Ericsson and KT completed a mid-band Frequency Division Duplex (FDD) Massive MIMO trial in Korea, targeting uplink performance as a foundation for 5G Advanced and 6G evolution. The trial used Ericsson’s commercial AIR 3284 radio and focused on enhancing utilization of mid-band FDD spectrum to support AI-driven traffic patterns. The companies positioned the work as a step toward AI-RAN architectures and programmable 5G Standalone (SA) networks.
The lab results showed throughput gains of up to +95% in downlink and up to +127% in uplink compared to LTE. Coverage improvements reached up to +60% in downlink at 50 Mbps and +64% in uplink at 15 Mbps. The partners said the results validate an uplink-first network design, addressing rising demand from physical AI, sensing-heavy applications, collaborative robotics, and immersive services that require consistent low-latency uplink capacity, particularly indoors and at cell edges.
FDD Massive MIMO separates uplink and downlink spectrum while applying advanced beamforming and MU-MIMO to improve spectral efficiency and support multiple simultaneous users. Under a 6G memorandum of understanding signed in 2025, Ericsson and KT are collaborating on next-generation Massive MIMO, spectrum sharing, and AI-RAN technologies to prepare Korea’s network infrastructure for 5G Advanced and future 6G deployments.
- Mid-band FDD Massive MIMO trial conducted in Korea using AIR 3284
- Throughput gains: up to +95% DL, +127% UL vs. LTE
- Coverage gains: +60% DL at 50 Mbps; +64% UL at 15 Mbps
- Focus on uplink capacity for AI workloads and sensing-driven applications
- Supports 5G SA, network slicing, AI-RAN, and 6G roadmap
Mr. Jong-sik Lee, EVP and Head of KT’s Future Network R&D Center, stated, “FDD Massive MIMO is key to further enhance usability of mid frequency bands, which will be critical to build 6G mobile networks.”

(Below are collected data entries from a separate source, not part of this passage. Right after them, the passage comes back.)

What follows belongs to an exercise in optimizing a design on an open flow for small area; a production flow would make more cautious choices. In this exercise RTL edits were held to simulation tests only and were not proved equivalent to the original. Power figures rest on the tool's default switching activity, not on a simulated workload.

==> run a: inputs <==
==> flow/design.v <==
module reg_file_mp #(
  parameter int XLEN  = 32,
  parameter int NREGS = 32,
  parameter int NRD   = 2,
  localparam int AW   = $clog2(NREGS)
) (
  input  logic              clk,
  input  logic              rst,
  input  logic [NRD*AW-1:0] rs_addr,
  output logic [NRD*XLEN-1:0] rs_data,
  output logic [NRD-1:0]    rs_busy,
  input  logic              we,
  input  logic [AW-1:0]     rd,
  input  logic [XLEN-1:0]   rd_v,
  input  logic              alloc,
  input  logic [AW-1:0]     alloc_rd,
  output logic [AW:0]       busy_cnt
);
  logic [XLEN-1:0]     regs [NREGS];
  logic [NREGS-1:0]    busy;
  logic [NREGS-1:0]    busy_nxt;
  logic                wr_hit;
  logic                al_hit;
  logic                cnt_inc;
  logic                cnt_dec;
  logic [NRD*XLEN-1:0] rdat_nxt;
  logic [NRD-1:0]      rbsy_nxt;
  always_comb begin
    wr_hit   = we && (rd != '0);
    al_hit   = alloc && (alloc_rd != '0);
    busy_nxt = busy;
    if (wr_hit)
      busy_nxt[rd] = 1'b0;
    if (al_hit)
      busy_nxt[alloc_rd] = 1'b1;
    cnt_inc = al_hit && !busy[alloc_rd];
    cnt_dec = wr_hit && busy[rd] &&
              !(al_hit && (alloc_rd == rd));
  end
  always_ff @(posedge clk or posedge rst) begin
    if (rst) begin
      for (int i = 0; i < NREGS; i++)
        regs[i] <= '0;
      busy     <= '0;
      busy_cnt <= '0;
    end else begin
      if (wr_hit)
        regs[rd] <= rd_v;
      busy <= busy_nxt;
      unique case ({cnt_inc, cnt_dec})
        2'b10:   busy_cnt <= busy_cnt + 1'b1;
        2'b01:   busy_cnt <= busy_cnt - 1'b1;
        default: busy_cnt <= busy_cnt;
      endcase
    end
  end
  for (genvar g = 0; g < NRD; g++) begin : g_rd
    logic [AW-1:0]   ra;
    logic [XLEN-1:0] d;
    logic            b;
    assign ra = rs_addr[g*AW +: AW];
    always_comb begin
      d = regs[ra];
      b = busy[ra];
      if (ra == '0) begin
        d = '0;
        b = 1'b0;
      end
    end
    assign rdat_nxt[g*XLEN +: XLEN] = d;
    assign rbsy_nxt[g]              = b;
  end
  always_ff @(posedge clk or posedge rst) begin
    if (rst) begin
      rs_data <= '0;
      rs_busy <= '0;
    end else begin
      rs_data <= rdat_nxt;
      rs_busy <= rbsy_nxt;
    end
  end
endmodule
==> flow/run.sh <==
#!/bin/bash
# synth_recipe.tcl (not shown) runs the flow's synth.tcl, then flattens the netlist and writes it again
# the make line also repeats each setting of config.mk as NAME=value (left out here)
make -C /OpenROAD-flow-scripts/flow DESIGN_CONFIG=/design/flow/config.mk WORK_HOME=/design/flow/orfs CLKGATE_MAP_FILE= SYNTH_SCRIPT=/design/flow/synth_recipe.tcl finish
==> flow/config.mk <==
export PLATFORM = sky130hd
export DESIGN_NAME = reg_file_mp
export DESIGN_NICKNAME = reg_file_mp
export VERILOG_FILES = /design/flow/design.v
export SDC_FILE = /design/flow/constraint.sdc
export NUM_CORES = 4
export LEC_CHECK = 0
export CAP_MARGIN = 20
export CORE_MARGIN = 2
export CORE_UTILIZATION = 30
export SLEW_MARGIN = 20
==> flow/constraint.sdc <==
create_clock -name core_clock -period 5.0 [get_ports {clk}]
set_input_delay 1.0000 -clock core_clock [delete_from_list [all_inputs] [get_ports {clk}]]
set_output_delay 1.0000 -clock core_clock [all_outputs]
set_load 0.01 [all_outputs]
==> run b (differences from run a) <==
==> flow/design.v (replaced) <==
module rf_aoi3 (
  input  logic [2:0] s,
  input  logic [2:0] d,
  output logic       y_n
);
  assign y_n = ~|(s & d);
endmodule
module rf_aoi2 (
  input  logic [1:0] s,
  input  logic [1:0] d,
  output logic       y_n
);
  assign y_n = ~|(s & d);
endmodule
module rf_aoi1 (
  input  logic s,
  input  logic d,
  output logic y_n
);
  assign y_n = ~(s & d);
endmodule
module rf_rdbit #(
  parameter int N = 31
) (
  input  logic [N-1:0] s,
  input  logic [N-1:0] d,
  output logic         y
);
  localparam int N3 = N / 3;
  localparam int NR = N % 3;
  localparam int NG = N3 + (NR != 0 ? 1 : 0);
  logic [NG-1:0] yn;
  for (genvar k = 0; k < N3; k++) begin : g_aoi
    rf_aoi3 u (.s(s[3*k +: 3]), .d(d[3*k +: 3]), .y_n(yn[k]));
  end
  if (NR == 2) begin : g_r2
    rf_aoi2 u (.s(s[3*N3 +: 2]), .d(d[3*N3 +: 2]), .y_n(yn[N3]));
  end else if (NR == 1) begin : g_r1
    rf_aoi1 u (.s(s[3*N3]), .d(d[3*N3]), .y_n(yn[N3]));
  end
  assign y = ~&yn;
endmodule
module rf_dec (
  input  logic       en,
  input  logic [4:0] a,
  output logic [31:1] y
);
  logic [3:0] lo;
  logic [7:0] hi;
  always_comb begin
    for (int k = 0; k < 4; k++) lo[k] = en && (a[1:0] == 2'(k));
    for (int k = 0; k < 8; k++) hi[k] = (a[4:2] == 3'(k));
    for (int i = 1; i < 32; i++) y[i] = lo[i % 4] && hi[i / 4];
  end
endmodule
module reg_file_mp #(
  parameter int XLEN  = 32,
  parameter int NREGS = 32,
  parameter int NRD   = 2,
  localparam int AW   = $clog2(NREGS)
) (
  input  logic              clk,
  input  logic              rst,
  input  logic [NRD*AW-1:0] rs_addr,
  output logic [NRD*XLEN-1:0] rs_data,
  output logic [NRD-1:0]    rs_busy,
  input  logic              we,
  input  logic [AW-1:0]     rd,
  input  logic [XLEN-1:0]   rd_v,
  input  logic              alloc,
  input  logic [AW-1:0]     alloc_rd,
  output logic [AW:0]       busy_cnt
);
  logic [XLEN-1:0]     regs [1:NREGS-1];
  logic [NREGS-1:1]    valid;
  logic [NREGS-1:1]    busy;
  logic [NREGS-1:1]    wr_dec;
  logic [NREGS-1:1]    al_dec;
  logic                cnt_inc;
  logic                cnt_dec;
  logic [NRD*XLEN-1:0] rdat_nxt;
  logic [NRD-1:0]      rbsy_nxt;
  logic al_busy;
  logic wr_busy;
  logic al_hit;
  logic same_rd;
  rf_rdbit #(.N(NREGS-1)) u_albusy (.s(al_dec), .d(busy), .y(al_busy));
  rf_rdbit #(.N(NREGS-1)) u_wrbusy (.s(wr_dec), .d(busy), .y(wr_busy));
  always_comb begin
    al_hit  = alloc && (alloc_rd != '0);
    same_rd = alloc && (alloc_rd == rd);
    cnt_inc = al_hit && !al_busy;
    cnt_dec = wr_busy && !same_rd;
  end
  rf_dec u_wdec (.en(we),    .a(rd),       .y(wr_dec));
  rf_dec u_adec (.en(alloc), .a(alloc_rd), .y(al_dec));
  always_ff @(posedge clk) begin
    for (int i = 1; i < NREGS; i++)
      if (wr_dec[i])
        regs[i] <= rd_v;
  end
  always_ff @(posedge clk or posedge rst) begin
    if (rst) begin
      valid    <= '0;
      busy     <= '0;
      busy_cnt <= '0;
    end else begin
      valid <= valid | wr_dec;
      busy  <= (busy & ~wr_dec) | al_dec;
      unique case ({cnt_inc, cnt_dec})
        2'b10:   busy_cnt <= busy_cnt + 1'b1;
        2'b01:   busy_cnt <= busy_cnt - 1'b1;
        default: busy_cnt <= busy_cnt;
      endcase
    end
  end
  for (genvar g = 0; g < NRD; g++) begin : g_rd
    logic [AW-1:0]    ra;
    logic [NREGS-1:1] sel;
    logic [NREGS-1:1] sel_v;
    assign ra = rs_addr[g*AW +: AW];
    rf_dec u_rdec (.en(1'b1), .a(ra), .y(sel));
    assign sel_v = sel & valid;
    for (genvar j = 0; j < XLEN; j++) begin : g_bit
      logic [NREGS-1:1] col;
      for (genvar i = 1; i < NREGS; i++) begin : g_col
        assign col[i] = regs[i][j];
      end
      rf_rdbit #(.N(NREGS-1)) u_bit (.s(sel_v), .d(col), .y(rdat_nxt[g*XLEN + j]));
    end
    rf_rdbit #(.N(NREGS-1)) u_busy (.s(sel), .d(busy), .y(rbsy_nxt[g]));
  end
  always_ff @(posedge clk or posedge rst) begin
    if (rst) begin
      rs_data <= '0;
      rs_busy <= '0;
    end else begin
      rs_data <= rdat_nxt;
      rs_busy <= rbsy_nxt;
    end
  end
endmodule
Settings changed: CORE_UTILIZATION 30 to 45, CTS_CLUSTER_DIAMETER from default to 100, CTS_CLUSTER_SIZE from default to 25, SYNTH_HIERARCHICAL from default to 1, SYNTH_MINIMUM_KEEP_SIZE from default to 0.
==> run c (differences from run a) <==
==> flow/design.v (replaced) <==
module rf_aoi3 (
  input  logic [2:0] s,
  input  logic [2:0] d,
  output logic       y_n
);
  assign y_n = ~|(s & d);
endmodule
module rf_aoi2 (
  input  logic [1:0] s,
  input  logic [1:0] d,
  output logic       y_n
);
  assign y_n = ~|(s & d);
endmodule
module rf_aoi1 (
  input  logic s,
  input  logic d,
  output logic y_n
);
  assign y_n = ~(s & d);
endmodule
module rf_rdbit #(
  parameter int N = 31
) (
  input  logic [N-1:0] s,
  input  logic [N-1:0] d,
  output logic         y
);
  localparam int N3 = N / 3;
  localparam int NR = N % 3;
  localparam int NG = N3 + (NR != 0 ? 1 : 0);
  logic [NG-1:0] yn;
  for (genvar k = 0; k < N3; k++) begin : g_aoi
    rf_aoi3 u (.s(s[3*k +: 3]), .d(d[3*k +: 3]), .y_n(yn[k]));
  end
  if (NR == 2) begin : g_r2
    rf_aoi2 u (.s(s[3*N3 +: 2]), .d(d[3*N3 +: 2]), .y_n(yn[N3]));
  end else if (NR == 1) begin : g_r1
    rf_aoi1 u (.s(s[3*N3]), .d(d[3*N3]), .y_n(yn[N3]));
  end
  assign y = ~&yn;
endmodule
module rf_dec (
  input  logic       en,
  input  logic [4:0] a,
  output logic [31:1] y
);
  logic [3:0] lo;
  logic [7:0] hi;
  always_comb begin
    for (int k = 0; k < 4; k++) lo[k] = en && (a[1:0] == 2'(k));
    for (int k = 0; k < 8; k++) hi[k] = (a[4:2] == 3'(k));
    for (int i = 1; i < 32; i++) y[i] = lo[i % 4] && hi[i / 4];
  end
endmodule
module reg_file_mp #(
  parameter int XLEN  = 32,
  parameter int NREGS = 32,
  parameter int NRD   = 2,
  localparam int AW   = $clog2(NREGS)
) (
  input  logic              clk,
  input  logic              rst,
  input  logic [NRD*AW-1:0] rs_addr,
  output logic [NRD*XLEN-1:0] rs_data,
  output logic [NRD-1:0]    rs_busy,
  input  logic              we,
  input  logic [AW-1:0]     rd,
  input  logic [XLEN-1:0]   rd_v,
  input  logic              alloc,
  input  logic [AW-1:0]     alloc_rd,
  output logic [AW:0]       busy_cnt
);
  logic [XLEN-1:0]     regs [1:NREGS-1];
  logic [NREGS-1:1]    valid;
  logic [NREGS-1:1]    busy;
  logic [NREGS-1:1]    wr_dec;
  logic [NREGS-1:1]    al_dec;
  logic                cnt_inc;
  logic                cnt_dec;
  logic [NRD*XLEN-1:0] rdat_nxt;
  logic [NRD-1:0]      rbsy_nxt;
  logic al_busy;
  logic wr_busy;
  logic al_hit;
  logic same_rd;
  rf_rdbit #(.N(NREGS-1)) u_albusy (.s(al_dec), .d(busy), .y(al_busy));
  rf_rdbit #(.N(NREGS-1)) u_wrbusy (.s(wr_dec), .d(busy), .y(wr_busy));
  always_comb begin
    al_hit  = alloc && (alloc_rd != '0);
    same_rd = alloc && (alloc_rd == rd);
    cnt_inc = al_hit && !al_busy;
    cnt_dec = wr_busy && !same_rd;
  end
  rf_dec u_wdec (.en(we),    .a(rd),       .y(wr_dec));
  rf_dec u_adec (.en(alloc), .a(alloc_rd), .y(al_dec));
  always_ff @(posedge clk) begin
    for (int i = 1; i < NREGS; i++)
      if (wr_dec[i])
        regs[i] <= rd_v;
  end
  always_ff @(posedge clk or posedge rst) begin
    if (rst) begin
      valid    <= '0;
      busy     <= '0;
      busy_cnt <= '0;
    end else begin
      valid <= valid | wr_dec;
      busy  <= (busy & ~wr_dec) | al_dec;
      unique case ({cnt_inc, cnt_dec})
        2'b10:   busy_cnt <= busy_cnt + 1'b1;
        2'b01:   busy_cnt <= busy_cnt - 1'b1;
        default: busy_cnt <= busy_cnt;
      endcase
    end
  end
  for (genvar g = 0; g < NRD; g++) begin : g_rd
    logic [AW-1:0]    ra;
    logic [NREGS-1:1] sel;
    logic [NREGS-1:1] sel_v;
    assign ra = rs_addr[g*AW +: AW];
    rf_dec u_rdec (.en(1'b1), .a(ra), .y(sel));
    assign sel_v = sel & valid;
    for (genvar j = 0; j < XLEN; j++) begin : g_bit
      logic [NREGS-1:1] col;
      for (genvar i = 1; i < NREGS; i++) begin : g_col
        assign col[i] = regs[i][j];
      end
      rf_rdbit #(.N(NREGS-1)) u_bit (.s(sel_v), .d(col), .y(rdat_nxt[g*XLEN + j]));
    end
    rf_rdbit #(.N(NREGS-1)) u_busy (.s(sel), .d(busy), .y(rbsy_nxt[g]));
  end
  always_ff @(posedge clk or posedge rst) begin
    if (rst) begin
      rs_data <= '0;
      rs_busy <= '0;
    end else begin
      rs_data <= rdat_nxt;
      rs_busy <= rbsy_nxt;
    end
  end
endmodule
==> flow/flow/run.sh (new file) <==
#!/bin/bash
# Standard ORFS layout (the standard.sh, standard synthesis unchanged) with these
# changes: ports are buffered with the smallest buffer (buf_1) instead of the cell
# buffer_ports picks by default; CTS builds larger sink clusters and inserts no dummy
# loads; after global routing, non-critical gates are downsized (RECOVER_POWER).
# make's full output goes to standard_make.log; each step's log is under orfs/logs.
set -euo pipefail
cd "$(dirname "$0")/.."
bash standard.sh \
  "BUFFER_PORTS_ARGS=-buffer_cell sky130_fd_sc_hd__buf_1" \
  "CTS_ARGS=-sink_clustering_enable -repair_clock_nets -sink_clustering_size 25 -sink_clustering_max_diameter 100 -dont_use_dummy_load" \
  "RECOVER_POWER=100" \
  finish > standard_make.log 2>&1
==> flow/standard.sh (new file) <==
#!/bin/bash
# synth_recipe.tcl (not shown) runs the flow's synth.tcl, then flattens the netlist and writes it again
# the make line also repeats each setting of config.mk as NAME=value (left out here)
make -C /OpenROAD-flow-scripts/flow DESIGN_CONFIG=/design/flow/config.mk WORK_HOME=/design/flow/orfs CLKGATE_MAP_FILE= SYNTH_SCRIPT=/design/flow/synth_recipe.tcl "${@:-finish}"
Settings changed: CORE_UTILIZATION 30 to 45, SYNTH_HIERARCHICAL from default to 1, SYNTH_MINIMUM_KEEP_SIZE from default to 0.
removed: flow/run.sh
==> comparison table <==
metric                                                                                              run c                      run b                     run a
Starting density of the core                                                                       45.49%                     45.49%                    30.09%
Leading cell type in the layout, fill and taps excluded                         sky130_fd_sc_hd__edfxtp_1  sky130_fd_sc_hd__edfxtp_1  sky130_fd_sc_hd__dfrtp_1
Synthesized-area fraction occupied by xor and xnor cells                                          0.1590%                    0.1590%                   0.3070%
Met1 demand-to-capacity share in global routing                                                    41.13%                     42.14%                    35.29%
Power density cells                                                                          339.0 mW/mm2               342.0 mW/mm2              405.7 mW/mm2
Number of global-route vias before repair                                                          30,711                     30,876                    45,727
Leak                                                                                             15.37 nW                   16.11 nW                  27.45 nW
IR drop worst, VDD                                                                            0.0002561 V                0.0002575 V               0.0003569 V
Level count of the clock H-tree                                                                         2                          2                         3
Post-route setup slack                                                                          0.1846 ns                  0.6320 ns                 0.9053 ns
Power in combinational cells                                                                    0.00101 W                  0.00118 W                 0.00390 W
Post-Route WL                                                                                    155.7 mm                   159.1 mm                  269.5 mm
Run status                                                                     complete, but fails checks    complete, no violations   complete, no violations
Violated checks                                           max-capacitance violations, max-slew violations                          -                         -
Worst-margin pin slew                                                                            3.309 ns                   1.177 ns                  1.232 ns
Register cell area after layout                                                               0.03314 mm2                0.03314 mm2               0.02743 mm2
Register share of total power                                                                       66.0%                      63.5%                     47.9%
Vias                                                                                               31,408                     31,623                    47,385

re-timing with driven ports:
Ports are ideal in the flow. The routed layouts listed here were re-timed in OpenROAD. Step 1 sets driving cells, clkbuf_16 on the clock port and buf_2 on the other inputs (assumed; they add their load-dependent delay and slew). Step 2 times the ports against the registers' clock, not the clock port: input delays grow and output delays shrink by t, the midpoint of the rising clock arrivals with the driver on. Three values: ideal ports, drivers, drivers and shift; two values: the first two.
| run | t, ns | setup WS [ns] | worst setup path after step 2 | cell pins on the clock port's net |
|---|---|---|---|---|
| run a | 0.859 | 0.905 / 0.966 / 0.107 | input to register | 1 |
| run b | 0.713 | 0.632 / 0.675 / -0.038 | input to register | 1 |
| run c | 0.695 | 0.185 / 0.228 / -0.467 | input to register | 1 |
For run a, which loses most, drivers alone change the setup slack by +0.061 ns; drivers and shift together by -0.798 ns.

🌐 Analysis: The trial reflects a broader industry shift toward uplink-centric design as AI-generated and sensor-driven traffic increases across enterprise and industrial use cases. Ericsson has emphasized AI-RAN and programmable spectrum strategies, while other RAN vendors are also advancing FDD Massive MIMO to extend mid-band assets without waiting for new spectrum allocations, positioning 5G Advanced as a bridge to early 6G capabilities.